The bipartisan super committee is just starting its search for at least $1.2 trillion in government savings over 10 years. If a majority of the panel cannot agree on a plan by November 23, deep spending cuts to domestic and military programs would be triggered, beginning in 2013.

The outcome will have far-reaching implications for global financial markets as a lackluster result could contribute to another downgrade of the U.S. credit rating. That would be on the heels of Standard and Poor's decision last month to end America's top-notch AAA rating following a long battle in Washington over the U.S. borrowing limit.

In the run-up to S&P's move in early August, budget baselines were fleetingly in the spotlight when the credit-rating agency quizzed government budget analysts over the baseline that was used to certify the $917 billion in deficit cuts that were part of a debt limit increase bill.

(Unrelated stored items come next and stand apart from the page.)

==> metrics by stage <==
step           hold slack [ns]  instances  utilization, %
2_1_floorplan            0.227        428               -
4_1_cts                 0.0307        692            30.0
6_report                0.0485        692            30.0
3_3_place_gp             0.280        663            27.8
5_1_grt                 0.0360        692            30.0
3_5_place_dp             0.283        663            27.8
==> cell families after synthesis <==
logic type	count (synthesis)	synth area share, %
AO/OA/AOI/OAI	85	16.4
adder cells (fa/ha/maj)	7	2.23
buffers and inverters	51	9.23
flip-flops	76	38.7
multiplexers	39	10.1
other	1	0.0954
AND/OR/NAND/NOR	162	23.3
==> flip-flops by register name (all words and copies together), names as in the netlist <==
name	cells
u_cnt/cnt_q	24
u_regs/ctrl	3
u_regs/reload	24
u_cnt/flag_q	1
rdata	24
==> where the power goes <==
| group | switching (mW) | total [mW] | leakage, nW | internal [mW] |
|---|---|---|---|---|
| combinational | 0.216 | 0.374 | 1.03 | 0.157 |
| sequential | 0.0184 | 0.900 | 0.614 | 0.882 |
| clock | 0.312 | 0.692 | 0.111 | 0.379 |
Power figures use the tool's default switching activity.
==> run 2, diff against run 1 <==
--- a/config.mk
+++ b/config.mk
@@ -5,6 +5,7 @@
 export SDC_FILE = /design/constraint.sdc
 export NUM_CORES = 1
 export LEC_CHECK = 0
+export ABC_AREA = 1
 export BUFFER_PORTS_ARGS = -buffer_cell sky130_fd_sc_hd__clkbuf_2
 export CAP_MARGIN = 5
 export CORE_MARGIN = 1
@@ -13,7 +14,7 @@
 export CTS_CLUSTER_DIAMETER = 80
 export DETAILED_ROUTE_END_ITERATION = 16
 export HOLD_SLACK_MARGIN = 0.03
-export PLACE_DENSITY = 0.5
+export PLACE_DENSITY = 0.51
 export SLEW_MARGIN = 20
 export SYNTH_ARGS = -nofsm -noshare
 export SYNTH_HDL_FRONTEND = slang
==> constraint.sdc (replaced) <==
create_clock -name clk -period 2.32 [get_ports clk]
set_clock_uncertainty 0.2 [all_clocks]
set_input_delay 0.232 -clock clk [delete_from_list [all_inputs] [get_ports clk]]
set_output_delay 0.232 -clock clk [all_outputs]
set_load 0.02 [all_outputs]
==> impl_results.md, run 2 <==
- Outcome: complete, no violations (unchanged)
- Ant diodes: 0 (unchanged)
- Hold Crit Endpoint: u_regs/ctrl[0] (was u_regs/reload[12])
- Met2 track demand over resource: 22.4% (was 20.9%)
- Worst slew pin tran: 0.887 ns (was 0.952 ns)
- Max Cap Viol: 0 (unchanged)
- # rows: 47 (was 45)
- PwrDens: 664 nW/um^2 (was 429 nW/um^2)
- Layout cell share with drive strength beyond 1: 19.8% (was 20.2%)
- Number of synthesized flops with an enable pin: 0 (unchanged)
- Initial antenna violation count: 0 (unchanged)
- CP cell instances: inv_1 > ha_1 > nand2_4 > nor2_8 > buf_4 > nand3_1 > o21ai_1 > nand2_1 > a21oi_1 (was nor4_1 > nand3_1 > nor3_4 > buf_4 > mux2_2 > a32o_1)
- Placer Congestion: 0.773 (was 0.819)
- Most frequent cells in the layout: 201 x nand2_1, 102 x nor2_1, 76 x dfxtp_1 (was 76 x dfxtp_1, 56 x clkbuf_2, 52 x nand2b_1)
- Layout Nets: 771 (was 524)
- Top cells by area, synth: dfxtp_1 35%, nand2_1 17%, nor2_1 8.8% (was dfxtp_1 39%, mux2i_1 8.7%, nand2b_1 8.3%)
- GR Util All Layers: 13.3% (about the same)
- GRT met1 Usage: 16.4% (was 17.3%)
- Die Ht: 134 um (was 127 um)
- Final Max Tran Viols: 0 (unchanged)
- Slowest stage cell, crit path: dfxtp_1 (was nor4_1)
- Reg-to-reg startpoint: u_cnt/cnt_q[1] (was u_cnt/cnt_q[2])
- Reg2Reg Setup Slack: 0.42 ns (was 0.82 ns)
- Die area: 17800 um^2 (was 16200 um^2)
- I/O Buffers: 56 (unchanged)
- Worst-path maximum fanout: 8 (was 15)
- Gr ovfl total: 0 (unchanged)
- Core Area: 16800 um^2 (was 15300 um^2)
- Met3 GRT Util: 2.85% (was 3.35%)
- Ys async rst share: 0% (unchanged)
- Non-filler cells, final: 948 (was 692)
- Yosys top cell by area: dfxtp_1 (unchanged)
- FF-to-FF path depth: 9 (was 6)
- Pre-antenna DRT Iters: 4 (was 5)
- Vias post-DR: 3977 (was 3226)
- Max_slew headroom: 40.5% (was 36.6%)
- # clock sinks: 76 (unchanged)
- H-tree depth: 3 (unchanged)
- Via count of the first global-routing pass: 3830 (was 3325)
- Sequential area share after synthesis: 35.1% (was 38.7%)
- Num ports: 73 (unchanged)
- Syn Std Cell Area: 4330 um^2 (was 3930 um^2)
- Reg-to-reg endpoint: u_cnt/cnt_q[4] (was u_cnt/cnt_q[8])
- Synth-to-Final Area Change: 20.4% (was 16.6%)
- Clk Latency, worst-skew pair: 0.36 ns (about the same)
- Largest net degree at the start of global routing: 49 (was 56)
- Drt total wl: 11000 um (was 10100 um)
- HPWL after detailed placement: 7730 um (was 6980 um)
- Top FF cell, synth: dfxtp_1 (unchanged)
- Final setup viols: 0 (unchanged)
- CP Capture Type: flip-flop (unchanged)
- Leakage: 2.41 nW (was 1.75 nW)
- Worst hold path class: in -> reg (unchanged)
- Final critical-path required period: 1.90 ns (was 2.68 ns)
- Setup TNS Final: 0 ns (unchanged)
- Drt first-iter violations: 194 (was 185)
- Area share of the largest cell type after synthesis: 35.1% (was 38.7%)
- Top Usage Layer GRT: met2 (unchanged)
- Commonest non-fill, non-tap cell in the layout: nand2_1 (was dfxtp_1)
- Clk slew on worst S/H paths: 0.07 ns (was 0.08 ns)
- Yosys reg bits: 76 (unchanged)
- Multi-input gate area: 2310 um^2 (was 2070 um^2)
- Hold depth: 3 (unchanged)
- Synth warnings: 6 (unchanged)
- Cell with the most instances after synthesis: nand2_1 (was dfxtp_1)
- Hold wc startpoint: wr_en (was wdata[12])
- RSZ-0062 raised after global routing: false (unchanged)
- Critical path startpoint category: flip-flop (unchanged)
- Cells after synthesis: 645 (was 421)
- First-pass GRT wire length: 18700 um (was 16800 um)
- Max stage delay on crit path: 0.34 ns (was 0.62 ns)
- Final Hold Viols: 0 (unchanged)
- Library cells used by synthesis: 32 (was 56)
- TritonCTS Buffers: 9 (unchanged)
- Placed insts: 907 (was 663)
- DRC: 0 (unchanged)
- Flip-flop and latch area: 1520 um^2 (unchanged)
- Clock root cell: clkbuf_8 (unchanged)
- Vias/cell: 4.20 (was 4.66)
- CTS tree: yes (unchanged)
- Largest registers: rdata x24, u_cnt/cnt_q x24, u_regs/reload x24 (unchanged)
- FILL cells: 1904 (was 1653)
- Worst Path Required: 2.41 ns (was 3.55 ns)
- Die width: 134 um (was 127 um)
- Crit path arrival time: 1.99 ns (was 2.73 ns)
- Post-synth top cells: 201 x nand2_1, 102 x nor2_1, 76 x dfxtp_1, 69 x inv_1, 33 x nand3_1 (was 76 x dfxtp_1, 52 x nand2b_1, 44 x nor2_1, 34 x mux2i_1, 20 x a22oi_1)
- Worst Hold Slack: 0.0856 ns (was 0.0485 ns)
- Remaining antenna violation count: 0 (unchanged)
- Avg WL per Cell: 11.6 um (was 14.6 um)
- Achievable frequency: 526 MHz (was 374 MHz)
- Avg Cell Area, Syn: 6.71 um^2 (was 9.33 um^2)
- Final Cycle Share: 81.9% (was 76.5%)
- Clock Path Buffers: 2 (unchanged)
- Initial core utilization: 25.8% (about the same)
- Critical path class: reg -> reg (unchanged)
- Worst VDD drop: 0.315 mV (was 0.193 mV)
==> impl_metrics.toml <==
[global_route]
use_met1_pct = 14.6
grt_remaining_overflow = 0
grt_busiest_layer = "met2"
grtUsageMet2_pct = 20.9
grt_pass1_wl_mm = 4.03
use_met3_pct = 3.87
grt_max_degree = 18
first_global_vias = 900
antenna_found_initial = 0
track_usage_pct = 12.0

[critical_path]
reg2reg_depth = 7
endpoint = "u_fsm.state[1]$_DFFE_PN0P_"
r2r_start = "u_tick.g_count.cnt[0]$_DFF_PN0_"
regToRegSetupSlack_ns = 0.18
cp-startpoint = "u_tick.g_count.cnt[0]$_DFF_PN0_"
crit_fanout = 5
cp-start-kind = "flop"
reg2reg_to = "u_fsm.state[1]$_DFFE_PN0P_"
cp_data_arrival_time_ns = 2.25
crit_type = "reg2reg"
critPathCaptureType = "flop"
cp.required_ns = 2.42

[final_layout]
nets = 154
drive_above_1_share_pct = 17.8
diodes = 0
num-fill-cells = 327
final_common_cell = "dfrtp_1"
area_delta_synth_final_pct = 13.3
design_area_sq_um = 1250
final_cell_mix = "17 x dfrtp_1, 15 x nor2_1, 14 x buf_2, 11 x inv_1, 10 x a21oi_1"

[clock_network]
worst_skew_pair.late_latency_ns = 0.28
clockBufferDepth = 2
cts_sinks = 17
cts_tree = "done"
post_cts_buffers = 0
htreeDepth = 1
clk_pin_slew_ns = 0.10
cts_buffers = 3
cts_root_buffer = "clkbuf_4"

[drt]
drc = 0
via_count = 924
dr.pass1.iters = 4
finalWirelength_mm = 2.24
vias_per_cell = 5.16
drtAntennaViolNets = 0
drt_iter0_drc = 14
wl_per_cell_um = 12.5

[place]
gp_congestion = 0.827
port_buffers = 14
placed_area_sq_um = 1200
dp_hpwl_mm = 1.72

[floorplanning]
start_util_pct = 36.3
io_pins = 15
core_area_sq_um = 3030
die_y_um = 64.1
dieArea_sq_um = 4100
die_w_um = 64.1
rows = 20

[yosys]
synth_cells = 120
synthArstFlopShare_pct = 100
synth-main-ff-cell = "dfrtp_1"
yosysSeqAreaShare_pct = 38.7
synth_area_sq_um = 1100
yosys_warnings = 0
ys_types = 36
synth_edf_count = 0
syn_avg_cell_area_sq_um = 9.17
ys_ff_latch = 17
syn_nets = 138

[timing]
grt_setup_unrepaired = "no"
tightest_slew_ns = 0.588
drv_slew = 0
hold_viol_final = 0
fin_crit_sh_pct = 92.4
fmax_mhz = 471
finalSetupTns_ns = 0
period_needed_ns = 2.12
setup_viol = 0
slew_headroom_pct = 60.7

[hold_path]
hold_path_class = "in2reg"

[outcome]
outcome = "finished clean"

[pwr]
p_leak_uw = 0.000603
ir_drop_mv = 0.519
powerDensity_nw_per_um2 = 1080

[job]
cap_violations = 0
File: src/rtl/lfs_stage_track.sv
module lfs_stage_track #(
  parameter int STORE_LAT = 1,
  parameter int CONV_LAT  = 2,
  parameter int POOL_LAT  = 1,
  parameter int QUANT_LAT = 3
) (
  input  logic clk,
  input  logic rst_n,
  input  logic row_step,
  input  logic conv_skip,
  input  logic pool_skip,
  input  logic last_layer,
  output logic cv_en,
  output logic pl_en,
  output logic loop_wr,
  output logic q_en,
  output logic fm_we,
  output logic pipe_any
);

  localparam int PIPE_LAT = STORE_LAT + CONV_LAT + POOL_LAT;
  localparam int CV_TAP   = STORE_LAT - 1;
  localparam int PL_TAP   = STORE_LAT + CONV_LAT - 1;

  logic [PIPE_LAT-1:0]  row_tok;
  logic [QUANT_LAT-1:0] q_tok;
  logic                 pool_out;

  lfs_delay #(.DEPTH(PIPE_LAT)) u_row_line (
    .clk  (clk),
    .rst_n(rst_n),
    .din  (row_step),
    .taps (row_tok)
  );

  assign pool_out = row_tok[PIPE_LAT-1];
  assign cv_en    = row_tok[CV_TAP] && !conv_skip;
  assign pl_en    = row_tok[PL_TAP] && !pool_skip;
  assign loop_wr  = pool_out && !last_layer;
  assign q_en     = pool_out && last_layer;
  assign pipe_any = |row_tok;

  lfs_delay #(.DEPTH(QUANT_LAT)) u_quant_line (
    .clk  (clk),
    .rst_n(rst_n),
    .din  (q_en),
    .taps (q_tok)
  );

  assign fm_we = q_tok[QUANT_LAT-1];

endmodule

File: src/rtl/lfs_feat_addr.sv
module lfs_feat_addr #(
  parameter int ADDR_W = 10
) (
  input  logic              clk,
  input  logic              rst_n,
  input  logic              clear,
  input  logic              wr,
  output logic [ADDR_W-1:0] addr
);

  always_ff @(posedge clk or negedge rst_n) begin
    if (!rst_n)     addr <= '0;
    else if (clear) addr <= '0;
    else if (wr)    addr <= addr + ADDR_W'(1);
  end

endmodule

When talking about deficit reduction, the question always revolves around savings from what? Is it savings compared to current law? Or, is it savings that also take into account the policies that have not yet been enacted law but everyone knows will be and will change the bottom line?

At the first super committee hearing on Tuesday, Republican Senator Rob Portman, a former White House budget director, highlighted his concerns over scorekeeping rules, saying "these are going to matter greatly in our work."

Some congressional aides have suggested that establishing a baseline might be one of the early decisions the super committee makes. Others worry that an early fight over it could poison the atmosphere for the rest of the negotiations.

James Horney, a fiscal policy expert with the Center on Budget and Policy Priorities, said, "The baseline is a very charged thing." While super committee talks could be easier if the baseline is set at the start of the process, "it might be that's something that gets decided along the way," he said.


Why does it matter? Here are some examples:

The Alternative Minimum Tax, originally aimed at ensuring the wealthiest pay taxes, now theoretically affects higher earners in the middle class because the law provides no inflation adjustment.

No member of Congress wants to nail 30 million middle-class voters with a steeper tax, so they have been passing short-term AMT exemptions.